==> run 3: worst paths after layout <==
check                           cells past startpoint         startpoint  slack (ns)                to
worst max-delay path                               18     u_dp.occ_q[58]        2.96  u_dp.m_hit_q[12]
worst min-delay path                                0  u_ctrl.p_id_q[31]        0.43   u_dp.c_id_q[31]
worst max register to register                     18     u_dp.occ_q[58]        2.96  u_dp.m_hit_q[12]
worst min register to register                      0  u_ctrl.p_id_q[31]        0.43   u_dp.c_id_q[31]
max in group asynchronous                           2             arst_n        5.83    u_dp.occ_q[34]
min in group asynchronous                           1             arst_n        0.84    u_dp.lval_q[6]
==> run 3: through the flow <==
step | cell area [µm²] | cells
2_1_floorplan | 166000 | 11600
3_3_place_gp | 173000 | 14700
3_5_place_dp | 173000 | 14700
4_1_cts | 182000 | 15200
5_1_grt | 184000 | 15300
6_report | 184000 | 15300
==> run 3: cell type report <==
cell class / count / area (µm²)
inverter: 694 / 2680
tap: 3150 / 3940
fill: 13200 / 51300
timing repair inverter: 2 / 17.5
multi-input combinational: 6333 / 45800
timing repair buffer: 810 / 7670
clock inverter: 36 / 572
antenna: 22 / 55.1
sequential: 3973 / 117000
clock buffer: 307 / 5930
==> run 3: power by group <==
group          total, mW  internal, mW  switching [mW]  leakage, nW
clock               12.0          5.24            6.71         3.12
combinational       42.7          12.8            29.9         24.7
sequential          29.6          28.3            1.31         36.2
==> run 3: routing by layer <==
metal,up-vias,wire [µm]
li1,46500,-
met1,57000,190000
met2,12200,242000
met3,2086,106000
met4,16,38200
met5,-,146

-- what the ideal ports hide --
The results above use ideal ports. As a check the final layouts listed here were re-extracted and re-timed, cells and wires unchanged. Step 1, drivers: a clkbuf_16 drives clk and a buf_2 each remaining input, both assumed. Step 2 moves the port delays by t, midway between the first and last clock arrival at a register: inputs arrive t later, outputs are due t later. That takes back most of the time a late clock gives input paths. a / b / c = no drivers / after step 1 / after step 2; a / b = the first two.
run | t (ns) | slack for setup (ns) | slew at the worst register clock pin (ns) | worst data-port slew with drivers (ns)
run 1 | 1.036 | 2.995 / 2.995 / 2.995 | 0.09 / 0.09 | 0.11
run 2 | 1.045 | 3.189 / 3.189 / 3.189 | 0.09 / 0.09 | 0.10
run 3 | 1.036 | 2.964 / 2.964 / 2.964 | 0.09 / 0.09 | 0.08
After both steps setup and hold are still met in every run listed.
This design comes from an exercise in tuning for small area and a short achievable clock period on the open sky130 flow, not from production work. At most, simulation tests tie the RTL to the original design; equivalence was not proved. Power is estimated from default activity; no workload was simulated.

==> flow/design.v <==
package lc3b_types;
    typedef logic [16-1:0] lc3b_word;
    typedef logic [3-1:0] lc3b_reg;
    typedef enum logic [3:0] {
        op_br   = 4'b0000,
        op_add  = 4'b0001,
        op_ldb  = 4'b0010,
        op_stb  = 4'b0011,
        op_jsr  = 4'b0100,
        op_and  = 4'b0101,
        op_ldr  = 4'b0110,
        op_str  = 4'b0111,
        op_rti  = 4'b1000,
        op_not  = 4'b1001,
        op_ldi  = 4'b1010,
        op_sti  = 4'b1011,
        op_jmp  = 4'b1100,
        op_shf  = 4'b1101,
        op_lea  = 4'b1110,
        op_trap = 4'b1111
    } lc3b_opcode;
    typedef enum logic [2:0] {
        alu_add,
        alu_and,
        alu_not,
        alu_passa,
        alu_passb
    } lc3b_aluop;
    typedef struct packed {
        lc3b_opcode opcode;
        lc3b_aluop  aluop;
        logic       addr1mux_sel;
        logic [1:0] addr2mux_sel;
        logic       addr3mux_sel;
        logic       lshf;
        logic       br_op;
        logic       jsr_op;
        logic       trap_op;
        logic       jmp_op;
        logic       uncond_op;
        logic       sr2mux_sel;
        logic       storemux_sel;
        logic [1:0] wbmux_sel;
        logic       dest_mux_sel;
        logic       load_reg;
        logic       load_cc;
        logic       dcacheR;
        logic       dcacheW;
        logic       dcache_enable;
        logic       d_mem_byte_sel;
        logic       alu_result_mux_sel;
        logic       stb_op;
        logic       ldi_op;
        logic       ldb_op;
        lc3b_word   pc;
    } lc3b_control_word;
    typedef struct packed {
        lc3b_control_word ctrl;
        lc3b_word         ir;
        lc3b_word         sr1_val;
        lc3b_word         sr2_val;
        lc3b_reg          dest;
    } idex_t;
    typedef struct packed {
        logic       reg_we;
        lc3b_reg    dest;
        lc3b_word   value;
        logic [2:0] cc;
        logic       mem_rd;
        logic       mem_wr;
        logic       mem_byte;
        lc3b_word   mem_addr;
        lc3b_word   mem_wdata;
        logic       redirect;
        lc3b_word   target;
    } retire_t;
endpackage
module lc3b_decode_exec
(
    input  logic                   clk,
    input  logic                   rst_n,
    input  logic                   instr_valid,
    input  lc3b_types::lc3b_word   instr,
    input  lc3b_types::lc3b_word   pc,
    output logic                   retire_valid,
    output logic                   retire_reg_we,
    output logic [2:0]             retire_dest,
    output logic [15:0]            retire_value,
    output logic [2:0]             retire_cc,
    output logic                   retire_mem_rd,
    output logic                   retire_mem_wr,
    output logic                   retire_mem_byte,
    output logic [15:0]            retire_mem_addr,
    output logic [15:0]            retire_mem_wdata,
    output logic                   retire_redirect,
    output logic [15:0]            retire_target
);
    logic        ex_valid;
    logic [15:0] ir;
    logic [15:0] pc2;
    logic [7:0]  sel_a;      
    logic        byp_a;      
    logic [7:0]  sel_b;      
    logic        byp_b;
    logic        use_pc;     
    logic        r_valid;
    logic        r_we, r_rd, r_wr, r_byte, r_redirect;
    logic [2:0]  r_dest;
    logic [15:0] r_value;
    logic [15:0] r_target;
    logic [2:0]  cc_old;
    logic        cc_pend;
    logic [15:0] rf [8];
    logic [7:0]  rf_ok;
    logic [7:0] wsel;
    always_comb
        for (int i = 0; i < 8; i++)
            wsel[i] = r_we && r_dest == i;
    always_ff @(posedge clk)
        for (int i = 0; i < 8; i++)
            if (wsel[i])
                rf[i] <= r_value;
    always_ff @(posedge clk or negedge rst_n)
        if (!rst_n)
            rf_ok <= '0;
        else
            rf_ok <= rf_ok | wsel;
    logic [3:0] d_op;
    logic       d_st, d_use_a, d_use_b, d_use_pc;
    logic [2:0] d_idx_b;
    logic [7:0] ok_next;
    logic       x_we;
    logic [2:0] x_dest;
    assign d_op = instr[15:12];
    assign d_st = (d_op[1:0] == 2'b11) && (d_op[3:2] != 2'b11);
    assign d_use_a = !(d_op == 4'b0000 || d_op == 4'b1000 || d_op == 4'b1110 ||
                       d_op == 4'b1111 || (d_op == 4'b0100 && instr[11]));
    assign d_use_b = d_st || ((d_op == 4'b0001 || d_op == 4'b0101) && !instr[5]);
    assign d_idx_b = d_st ? instr[11:9] : instr[2:0];
    assign d_use_pc = d_op == 4'b0000 || d_op == 4'b1110 || (d_op == 4'b0100 && instr[11]);
    assign ok_next = rf_ok | wsel;
    always_ff @(posedge clk or negedge rst_n)
        if (!rst_n)
            ex_valid <= 1'b0;
        else
            ex_valid <= instr_valid;
    always_ff @(posedge clk)
    begin
        ir <= instr;
        pc2 <= {pc[15:1] + 15'd1, pc[0]};
        use_pc <= d_use_pc;
        byp_a <= d_use_a && x_we && x_dest == instr[8:6];
        byp_b <= d_use_b && x_we && x_dest == d_idx_b;
        for (int i = 0; i < 8; i++)
        begin
            sel_a[i] <= d_use_a && ok_next[i] && instr[8:6] == i &&
                        !(x_we && x_dest == instr[8:6]);
            sel_b[i] <= d_use_b && ok_next[i] && d_idx_b == i &&
                        !(x_we && x_dest == d_idx_b);
        end
    end
    logic [3:0] op;
    assign op = ir[15:12];
    logic is_br, is_add, is_ldb, is_stb, is_jsr, is_and, is_ldr, is_str;
    logic is_not, is_ldi, is_sti, is_jmp, is_shf, is_lea, is_trap;
    assign is_br   = op == 4'b0000;
    assign is_add  = op == 4'b0001;
    assign is_ldb  = op == 4'b0010;
    assign is_stb  = op == 4'b0011;
    assign is_jsr  = op == 4'b0100;
    assign is_and  = op == 4'b0101;
    assign is_ldr  = op == 4'b0110;
    assign is_str  = op == 4'b0111;
    assign is_not  = op == 4'b1001;
    assign is_ldi  = op == 4'b1010;
    assign is_sti  = op == 4'b1011;
    assign is_jmp  = op == 4'b1100;
    assign is_shf  = op == 4'b1101;
    assign is_lea  = op == 4'b1110;
    assign is_trap = op == 4'b1111;
    logic is_ld, is_st, is_byte, ld_cc, wr;
    assign is_ld   = is_ldr | is_ldi | is_ldb;
    assign is_st   = is_str | is_sti | is_stb;
    assign is_byte = is_ldb | is_stb;
    assign ld_cc   = is_add | is_and | is_not | is_shf | is_lea;
    assign wr      = ld_cc | is_jsr;
    assign x_we = ex_valid && wr;
    assign x_dest = is_jsr ? 3'd7 : ir[11:9];
    logic [15:0] a, b;
    always_comb
    begin
        a = {16{byp_a}} & r_value;
        b = {16{byp_b}} & r_value;
        for (int i = 0; i < 8; i++)
        begin
            a = a | ({16{sel_a[i]}} & rf[i]);
            b = b | ({16{sel_b[i]}} & rf[i]);
        end
    end
    logic [15:0] opb;
    assign opb = b | ({16{ir[5] & (is_add | is_and)}} & {{11{ir[4]}}, ir[4:0]});
    logic [15:0] base, off, sum;
    assign base = a | ({16{use_pc}} & pc2);
    always_comb
    begin
        if (is_add)
            off = opb;
        else if (is_ld | is_st)
            off = is_byte ? {{10{ir[5]}}, ir[5:0]} : {{9{ir[5]}}, ir[5:0], 1'b0};
        else if (is_jsr)
            off = ir[11] ? {{4{ir[10]}}, ir[10:0], 1'b0} : 16'd0;
        else if (is_br | is_lea)
            off = {{6{ir[8]}}, ir[8:0], 1'b0};
        else
            off = 16'd0;
    end
    assign sum = base + off;
    logic [15:0] shf;
    always_comb
    begin
        if (!ir[4])
            shf = a << ir[3:0];
        else if (ir[5])
            shf = 16'($signed(a) >>> ir[3:0]);
        else
            shf = a >> ir[3:0];
    end
    logic [15:0] value, target;
    always_comb
    begin
        if (is_and)
            value = a & opb;
        else if (is_not)
            value = ~a;
        else if (is_shf)
            value = shf;
        else if (is_jsr | is_trap)
            value = pc2;
        else if (is_st)
            value = is_byte ? {b[7:0], b[7:0]} : b;
        else
            value = sum;
    end
    assign target = is_trap ? {7'b0, ir[7:0], 1'b0} : sum;
    logic [2:0] cc_cur;
    assign cc_cur = cc_pend ? {r_value[15], r_value == 16'd0, !r_value[15] && (r_value != 16'd0)}
                            : cc_old;
    always_ff @(posedge clk or negedge rst_n)
    begin
        if (!rst_n)
        begin
            r_valid <= 1'b0;
            r_we <= 1'b0;
            cc_old <= 3'b010;
            cc_pend <= 1'b0;
        end
        else
        begin
            r_valid <= ex_valid;
            r_we <= x_we;
            cc_old <= cc_cur;
            cc_pend <= ex_valid & ld_cc;
        end
    end
    always_ff @(posedge clk)
    begin
        r_rd <= is_ld | is_trap;
        r_wr <= is_st;
        r_byte <= is_byte;
        r_redirect <= is_jmp | is_jsr | (is_br & |(ir[11:9] & cc_cur));
        r_dest <= (is_jsr | is_trap) ? 3'd7 : ir[11:9];
        r_value <= value;
        r_target <= target;
    end
    assign retire_valid = r_valid;
    assign retire_reg_we = r_we;
    assign retire_dest = r_dest;
    assign retire_value = r_value;
    assign retire_cc = cc_cur;
    assign retire_mem_rd = r_rd;
    assign retire_mem_wr = r_wr;
    assign retire_mem_byte = r_byte;
    assign retire_mem_addr = r_target;
    assign retire_mem_wdata = r_value;
    assign retire_redirect = r_redirect;
    assign retire_target = r_target;
endmodule
Settings: LEC_CHECK=0, CAP_MARGIN=20, CORE_MARGIN=2, CORE_UTILIZATION=40, SLEW_MARGIN=20; clock period 5.0 ns.
run.sh (not shown) runs the stock make flow with config.mk's settings and CLKGATE_MAP_FILE= SYNTH_SCRIPT=/design/flow/synth_recipe.tcl, a recipe that flattens the netlist after the stock synthesis.
==> next run, changes <==
--- a/flow/design.v
+++ b/flow/design.v
@@ -104,4 +104,6 @@
     logic        byp_b;
     logic        use_pc;     
+    logic        c_st;       
+    logic        i5, i6w, i6b, i9, i11;   
     logic        r_valid;
     logic        r_we, r_rd, r_wr, r_byte, r_redirect;
@@ -150,4 +152,10 @@
         pc2 <= {pc[15:1] + 15'd1, pc[0]};
         use_pc <= d_use_pc;
+        c_st <= d_st;
+        i5  <= (d_op == 4'b0001 || d_op == 4'b0101) && instr[5];
+        i6w <= (d_op == 4'b0110 || d_op == 4'b1010 || d_op == 4'b0111 || d_op == 4'b1011);
+        i6b <= (d_op == 4'b0010 || d_op == 4'b0011);
+        i9  <= d_op == 4'b0000 || d_op == 4'b1110;
+        i11 <= d_op == 4'b0100 && instr[11];
         byp_a <= d_use_a && x_we && x_dest == instr[8:6];
         byp_b <= d_use_b && x_we && x_dest == d_idx_b;
@@ -198,37 +206,29 @@
         end
     end
-    logic [15:0] opb;
-    assign opb = b | ({16{ir[5] & (is_add | is_and)}} & {{11{ir[4]}}, ir[4:0]});
-    logic [15:0] base, off, sum;
+    logic [15:0] imm, y;
+    assign imm = ({16{i5}}  & {{11{ir[4]}}, ir[4:0]}) |
+                 ({16{i6b}} & {{10{ir[5]}}, ir[5:0]}) |
+                 ({16{i6w}} & {{9{ir[5]}}, ir[5:0], 1'b0}) |
+                 ({16{i9}}  & {{6{ir[8]}}, ir[8:0], 1'b0}) |
+                 ({16{i11}} & {{4{ir[10]}}, ir[10:0], 1'b0});
+    assign y = ({16{!c_st}} & b) | imm;
+    logic [15:0] base, sum;
     assign base = a | ({16{use_pc}} & pc2);
-    always_comb
-    begin
-        if (is_add)
-            off = opb;
-        else if (is_ld | is_st)
-            off = is_byte ? {{10{ir[5]}}, ir[5:0]} : {{9{ir[5]}}, ir[5:0], 1'b0};
-        else if (is_jsr)
-            off = ir[11] ? {{4{ir[10]}}, ir[10:0], 1'b0} : 16'd0;
-        else if (is_br | is_lea)
-            off = {{6{ir[8]}}, ir[8:0], 1'b0};
-        else
-            off = 16'd0;
-    end
-    assign sum = base + off;
-    logic [15:0] shf;
-    always_comb
-    begin
-        if (!ir[4])
-            shf = a << ir[3:0];
-        else if (ir[5])
-            shf = 16'($signed(a) >>> ir[3:0]);
-        else
-            shf = a >> ir[3:0];
-    end
+    assign sum = base + y;
+    logic        shl;
+    logic [15:0] sh_in, sh_out, shf;
+    assign shl = !ir[4];
+    always_comb
+        for (int i = 0; i < 16; i++)
+            sh_in[i] = shl ? a[15 - i] : a[i];
+    assign sh_out = 16'($signed({ir[5] & ir[4] & a[15], sh_in}) >>> ir[3:0]);
+    always_comb
+        for (int i = 0; i < 16; i++)
+            shf[i] = shl ? sh_out[15 - i] : sh_out[i];
     logic [15:0] value, target;
     always_comb
     begin
         if (is_and)
-            value = a & opb;
+            value = a & y;
         else if (is_not)
             value = ~a;
Total power rose by 0.70%.
Synthesized cell count went down by 5.9%.
Cell area drops by 4.0%.
Cell count shrinks by 5.4%.
Die area drops by 3.8%.
Routed wire length shrinks by 5.6%.
Count of clock-buffer cells in the layout goes down by 1.
Hold slack gains 0.0062 ns.
Via count went down by 6.5%.
No run of this note included a check of the RTL's function; only the layout flow was run.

**Description of the task:** Beginning with the line containing "clock buffer: 307 / 5930" and ending with the line containing "run 3 | 1.036", extract those lines exactly from the listing above, and only those.

**Response to the exercise:**
clock buffer: 307 / 5930
==> run 3: power by group <==
group          total, mW  internal, mW  switching [mW]  leakage, nW
clock               12.0          5.24            6.71         3.12
combinational       42.7          12.8            29.9         24.7
sequential          29.6          28.3            1.31         36.2
==> run 3: routing by layer <==
metal,up-vias,wire [µm]
li1,46500,-
met1,57000,190000
met2,12200,242000
met3,2086,106000
met4,16,38200
met5,-,146

-- what the ideal ports hide --
The results above use ideal ports. As a check the final layouts listed here were re-extracted and re-timed, cells and wires unchanged. Step 1, drivers: a clkbuf_16 drives clk and a buf_2 each remaining input, both assumed. Step 2 moves the port delays by t, midway between the first and last clock arrival at a register: inputs arrive t later, outputs are due t later. That takes back most of the time a late clock gives input paths. a / b / c = no drivers / after step 1 / after step 2; a / b = the first two.
run | t (ns) | slack for setup (ns) | slew at the worst register clock pin (ns) | worst data-port slew with drivers (ns)
run 1 | 1.036 | 2.995 / 2.995 / 2.995 | 0.09 / 0.09 | 0.11
run 2 | 1.045 | 3.189 / 3.189 / 3.189 | 0.09 / 0.09 | 0.10
run 3 | 1.036 | 2.964 / 2.964 / 2.964 | 0.09 / 0.09 | 0.08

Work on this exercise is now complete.